What needs to be done:
Please repeat the lines below, exactly and only, from the one that holds "64.4 | 0.0000138 |" through the one that holds "gates | 2 | 0.92 |".

Input for this task:
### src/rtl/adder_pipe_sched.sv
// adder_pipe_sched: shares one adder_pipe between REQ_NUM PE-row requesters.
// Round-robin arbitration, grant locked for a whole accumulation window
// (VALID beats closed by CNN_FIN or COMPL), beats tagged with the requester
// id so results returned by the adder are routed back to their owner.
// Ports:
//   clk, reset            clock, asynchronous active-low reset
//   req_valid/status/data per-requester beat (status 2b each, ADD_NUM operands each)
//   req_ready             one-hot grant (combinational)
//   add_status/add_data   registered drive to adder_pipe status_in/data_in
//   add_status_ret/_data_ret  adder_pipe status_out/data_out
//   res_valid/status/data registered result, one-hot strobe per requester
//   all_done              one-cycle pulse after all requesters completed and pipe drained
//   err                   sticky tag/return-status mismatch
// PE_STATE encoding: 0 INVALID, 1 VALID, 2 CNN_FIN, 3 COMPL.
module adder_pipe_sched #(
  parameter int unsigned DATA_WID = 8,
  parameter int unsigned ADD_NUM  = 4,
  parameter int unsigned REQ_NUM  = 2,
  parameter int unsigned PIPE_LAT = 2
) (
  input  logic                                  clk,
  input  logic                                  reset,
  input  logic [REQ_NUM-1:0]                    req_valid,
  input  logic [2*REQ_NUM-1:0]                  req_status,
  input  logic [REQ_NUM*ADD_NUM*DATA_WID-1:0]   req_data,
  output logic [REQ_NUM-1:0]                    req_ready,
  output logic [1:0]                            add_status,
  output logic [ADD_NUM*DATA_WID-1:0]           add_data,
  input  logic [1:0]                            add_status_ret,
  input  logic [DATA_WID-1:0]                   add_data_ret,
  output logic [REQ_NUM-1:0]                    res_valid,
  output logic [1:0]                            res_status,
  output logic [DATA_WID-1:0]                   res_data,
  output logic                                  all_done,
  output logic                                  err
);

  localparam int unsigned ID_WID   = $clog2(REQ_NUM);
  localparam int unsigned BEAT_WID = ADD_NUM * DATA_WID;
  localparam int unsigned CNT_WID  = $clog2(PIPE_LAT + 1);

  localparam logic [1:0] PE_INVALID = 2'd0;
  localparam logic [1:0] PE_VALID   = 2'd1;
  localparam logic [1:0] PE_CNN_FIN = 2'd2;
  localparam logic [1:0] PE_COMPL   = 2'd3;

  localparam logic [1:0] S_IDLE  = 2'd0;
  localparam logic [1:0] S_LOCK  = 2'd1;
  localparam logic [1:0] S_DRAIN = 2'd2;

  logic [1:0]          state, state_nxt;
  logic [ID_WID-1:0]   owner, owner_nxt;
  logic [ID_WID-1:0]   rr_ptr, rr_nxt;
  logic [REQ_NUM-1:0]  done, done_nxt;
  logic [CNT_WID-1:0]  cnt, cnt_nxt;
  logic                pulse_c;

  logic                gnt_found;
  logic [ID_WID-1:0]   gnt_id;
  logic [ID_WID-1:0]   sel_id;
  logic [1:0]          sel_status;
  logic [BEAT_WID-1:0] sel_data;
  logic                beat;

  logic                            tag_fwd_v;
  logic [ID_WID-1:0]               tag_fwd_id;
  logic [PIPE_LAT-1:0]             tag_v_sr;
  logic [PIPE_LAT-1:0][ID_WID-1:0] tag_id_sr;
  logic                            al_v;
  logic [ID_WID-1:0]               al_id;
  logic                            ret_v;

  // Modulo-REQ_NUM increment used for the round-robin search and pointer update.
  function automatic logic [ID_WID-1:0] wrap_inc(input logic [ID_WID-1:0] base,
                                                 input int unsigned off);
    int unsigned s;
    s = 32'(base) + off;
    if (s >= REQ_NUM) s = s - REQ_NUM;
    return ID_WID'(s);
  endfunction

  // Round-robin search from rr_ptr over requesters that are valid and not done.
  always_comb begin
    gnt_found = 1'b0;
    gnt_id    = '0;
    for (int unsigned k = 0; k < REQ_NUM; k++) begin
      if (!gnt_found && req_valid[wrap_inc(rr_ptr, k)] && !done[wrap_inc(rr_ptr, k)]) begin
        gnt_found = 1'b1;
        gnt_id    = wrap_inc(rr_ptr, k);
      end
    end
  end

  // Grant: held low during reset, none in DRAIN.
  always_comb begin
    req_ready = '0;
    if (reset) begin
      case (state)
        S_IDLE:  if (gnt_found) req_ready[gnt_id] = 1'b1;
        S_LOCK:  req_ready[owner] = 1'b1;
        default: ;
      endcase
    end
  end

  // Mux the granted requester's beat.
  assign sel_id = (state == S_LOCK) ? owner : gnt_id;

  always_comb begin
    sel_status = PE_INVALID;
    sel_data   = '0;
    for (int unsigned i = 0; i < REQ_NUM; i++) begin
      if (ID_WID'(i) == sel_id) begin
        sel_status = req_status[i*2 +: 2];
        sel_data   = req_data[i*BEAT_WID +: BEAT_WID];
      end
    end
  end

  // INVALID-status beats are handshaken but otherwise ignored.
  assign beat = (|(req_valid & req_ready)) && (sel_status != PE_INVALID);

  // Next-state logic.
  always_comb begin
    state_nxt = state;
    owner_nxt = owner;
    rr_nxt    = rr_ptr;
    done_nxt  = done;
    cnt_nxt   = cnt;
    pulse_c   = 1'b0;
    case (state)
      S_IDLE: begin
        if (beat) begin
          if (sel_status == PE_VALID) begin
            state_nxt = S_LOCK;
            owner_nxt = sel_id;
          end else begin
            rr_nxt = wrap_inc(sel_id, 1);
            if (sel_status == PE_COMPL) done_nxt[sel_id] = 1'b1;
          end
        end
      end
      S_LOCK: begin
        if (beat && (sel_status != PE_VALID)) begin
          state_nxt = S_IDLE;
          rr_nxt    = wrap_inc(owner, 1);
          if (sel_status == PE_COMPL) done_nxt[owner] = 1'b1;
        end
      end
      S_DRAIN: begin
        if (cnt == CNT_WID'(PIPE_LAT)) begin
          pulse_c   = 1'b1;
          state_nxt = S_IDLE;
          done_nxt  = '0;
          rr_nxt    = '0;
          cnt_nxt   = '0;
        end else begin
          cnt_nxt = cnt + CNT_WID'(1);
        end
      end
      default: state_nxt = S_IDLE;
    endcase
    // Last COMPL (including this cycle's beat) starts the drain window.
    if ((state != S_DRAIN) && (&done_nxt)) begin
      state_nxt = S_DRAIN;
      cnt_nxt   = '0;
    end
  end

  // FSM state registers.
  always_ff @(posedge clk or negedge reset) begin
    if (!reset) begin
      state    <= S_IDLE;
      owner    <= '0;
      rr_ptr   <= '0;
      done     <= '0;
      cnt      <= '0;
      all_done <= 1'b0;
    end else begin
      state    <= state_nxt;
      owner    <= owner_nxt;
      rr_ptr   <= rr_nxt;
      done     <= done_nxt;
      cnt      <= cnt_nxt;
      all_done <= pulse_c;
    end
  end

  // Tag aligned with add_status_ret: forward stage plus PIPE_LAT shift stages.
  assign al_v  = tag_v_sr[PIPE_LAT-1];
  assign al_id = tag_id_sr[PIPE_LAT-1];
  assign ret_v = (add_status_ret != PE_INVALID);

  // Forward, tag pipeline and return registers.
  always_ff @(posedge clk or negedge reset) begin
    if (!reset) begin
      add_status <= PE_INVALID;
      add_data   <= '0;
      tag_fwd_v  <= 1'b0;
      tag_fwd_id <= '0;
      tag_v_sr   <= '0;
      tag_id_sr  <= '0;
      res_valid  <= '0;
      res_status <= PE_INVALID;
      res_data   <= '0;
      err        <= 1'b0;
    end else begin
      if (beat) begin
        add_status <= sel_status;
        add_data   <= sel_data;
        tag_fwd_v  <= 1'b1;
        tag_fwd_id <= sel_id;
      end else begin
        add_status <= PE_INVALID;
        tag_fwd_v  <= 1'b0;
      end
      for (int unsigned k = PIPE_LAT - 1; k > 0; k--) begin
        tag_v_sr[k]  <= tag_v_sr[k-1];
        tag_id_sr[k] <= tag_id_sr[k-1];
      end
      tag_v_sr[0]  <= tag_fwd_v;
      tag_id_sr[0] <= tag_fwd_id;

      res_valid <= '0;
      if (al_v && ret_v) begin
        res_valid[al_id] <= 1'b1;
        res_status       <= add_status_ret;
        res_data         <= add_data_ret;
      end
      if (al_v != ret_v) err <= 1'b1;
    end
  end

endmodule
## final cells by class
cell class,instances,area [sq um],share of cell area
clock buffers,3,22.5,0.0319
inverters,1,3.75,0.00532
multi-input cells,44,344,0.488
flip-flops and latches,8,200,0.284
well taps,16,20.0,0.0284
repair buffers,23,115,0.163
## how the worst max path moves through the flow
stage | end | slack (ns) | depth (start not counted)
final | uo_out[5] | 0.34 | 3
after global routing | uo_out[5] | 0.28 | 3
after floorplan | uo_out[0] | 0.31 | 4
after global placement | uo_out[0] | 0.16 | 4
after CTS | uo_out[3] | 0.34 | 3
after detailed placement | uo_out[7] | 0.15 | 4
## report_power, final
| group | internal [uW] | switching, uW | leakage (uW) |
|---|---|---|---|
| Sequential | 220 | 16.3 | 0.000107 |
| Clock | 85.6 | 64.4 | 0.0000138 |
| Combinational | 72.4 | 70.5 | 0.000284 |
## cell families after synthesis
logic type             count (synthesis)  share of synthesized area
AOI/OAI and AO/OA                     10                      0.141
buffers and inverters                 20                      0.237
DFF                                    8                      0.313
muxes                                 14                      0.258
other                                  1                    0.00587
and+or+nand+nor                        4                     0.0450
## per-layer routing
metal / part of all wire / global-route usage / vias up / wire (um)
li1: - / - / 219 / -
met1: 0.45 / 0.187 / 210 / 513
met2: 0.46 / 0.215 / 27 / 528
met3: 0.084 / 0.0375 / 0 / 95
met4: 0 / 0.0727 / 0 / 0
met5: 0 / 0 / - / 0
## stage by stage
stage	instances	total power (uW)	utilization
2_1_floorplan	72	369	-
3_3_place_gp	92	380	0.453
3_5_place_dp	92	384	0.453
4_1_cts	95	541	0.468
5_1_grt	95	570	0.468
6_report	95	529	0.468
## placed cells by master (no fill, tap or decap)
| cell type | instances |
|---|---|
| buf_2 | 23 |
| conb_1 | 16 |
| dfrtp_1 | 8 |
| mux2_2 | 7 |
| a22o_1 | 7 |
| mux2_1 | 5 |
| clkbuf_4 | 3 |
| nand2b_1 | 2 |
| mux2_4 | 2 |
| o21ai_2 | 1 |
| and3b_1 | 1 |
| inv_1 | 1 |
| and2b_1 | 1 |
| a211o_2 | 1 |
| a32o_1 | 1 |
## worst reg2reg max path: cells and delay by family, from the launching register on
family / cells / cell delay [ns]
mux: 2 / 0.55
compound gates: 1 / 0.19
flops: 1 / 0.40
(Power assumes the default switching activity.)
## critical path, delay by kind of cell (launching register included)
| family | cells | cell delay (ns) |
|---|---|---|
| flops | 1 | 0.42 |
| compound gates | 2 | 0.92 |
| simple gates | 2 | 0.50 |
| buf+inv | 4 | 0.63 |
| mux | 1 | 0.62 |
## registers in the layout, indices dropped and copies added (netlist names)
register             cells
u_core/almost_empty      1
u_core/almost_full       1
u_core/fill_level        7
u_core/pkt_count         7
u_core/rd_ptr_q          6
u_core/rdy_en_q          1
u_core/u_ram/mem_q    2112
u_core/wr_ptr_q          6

Reply:
| Clock | 85.6 | 64.4 | 0.0000138 |
| Combinational | 72.4 | 70.5 | 0.000284 |
## cell families after synthesis
logic type             count (synthesis)  share of synthesized area
AOI/OAI and AO/OA                     10                      0.141
buffers and inverters                 20                      0.237
DFF                                    8                      0.313
muxes                                 14                      0.258
other                                  1                    0.00587
and+or+nand+nor                        4                     0.0450
## per-layer routing
metal / part of all wire / global-route usage / vias up / wire (um)
li1: - / - / 219 / -
met1: 0.45 / 0.187 / 210 / 513
met2: 0.46 / 0.215 / 27 / 528
met3: 0.084 / 0.0375 / 0 / 95
met4: 0 / 0.0727 / 0 / 0
met5: 0 / 0 / - / 0
## stage by stage
stage	instances	total power (uW)	utilization
2_1_floorplan	72	369	-
3_3_place_gp	92	380	0.453
3_5_place_dp	92	384	0.453
4_1_cts	95	541	0.468
5_1_grt	95	570	0.468
6_report	95	529	0.468
## placed cells by master (no fill, tap or decap)
| cell type | instances |
|---|---|
| buf_2 | 23 |
| conb_1 | 16 |
| dfrtp_1 | 8 |
| mux2_2 | 7 |
| a22o_1 | 7 |
| mux2_1 | 5 |
| clkbuf_4 | 3 |
| nand2b_1 | 2 |
| mux2_4 | 2 |
| o21ai_2 | 1 |
| and3b_1 | 1 |
| inv_1 | 1 |
| and2b_1 | 1 |
| a211o_2 | 1 |
| a32o_1 | 1 |
## worst reg2reg max path: cells and delay by family, from the launching register on
family / cells / cell delay [ns]
mux: 2 / 0.55
compound gates: 1 / 0.19
flops: 1 / 0.40
(Power assumes the default switching activity.)
## critical path, delay by kind of cell (launching register included)
| family | cells | cell delay (ns) |
|---|---|---|
| flops | 1 | 0.42 |
| compound gates | 2 | 0.92 |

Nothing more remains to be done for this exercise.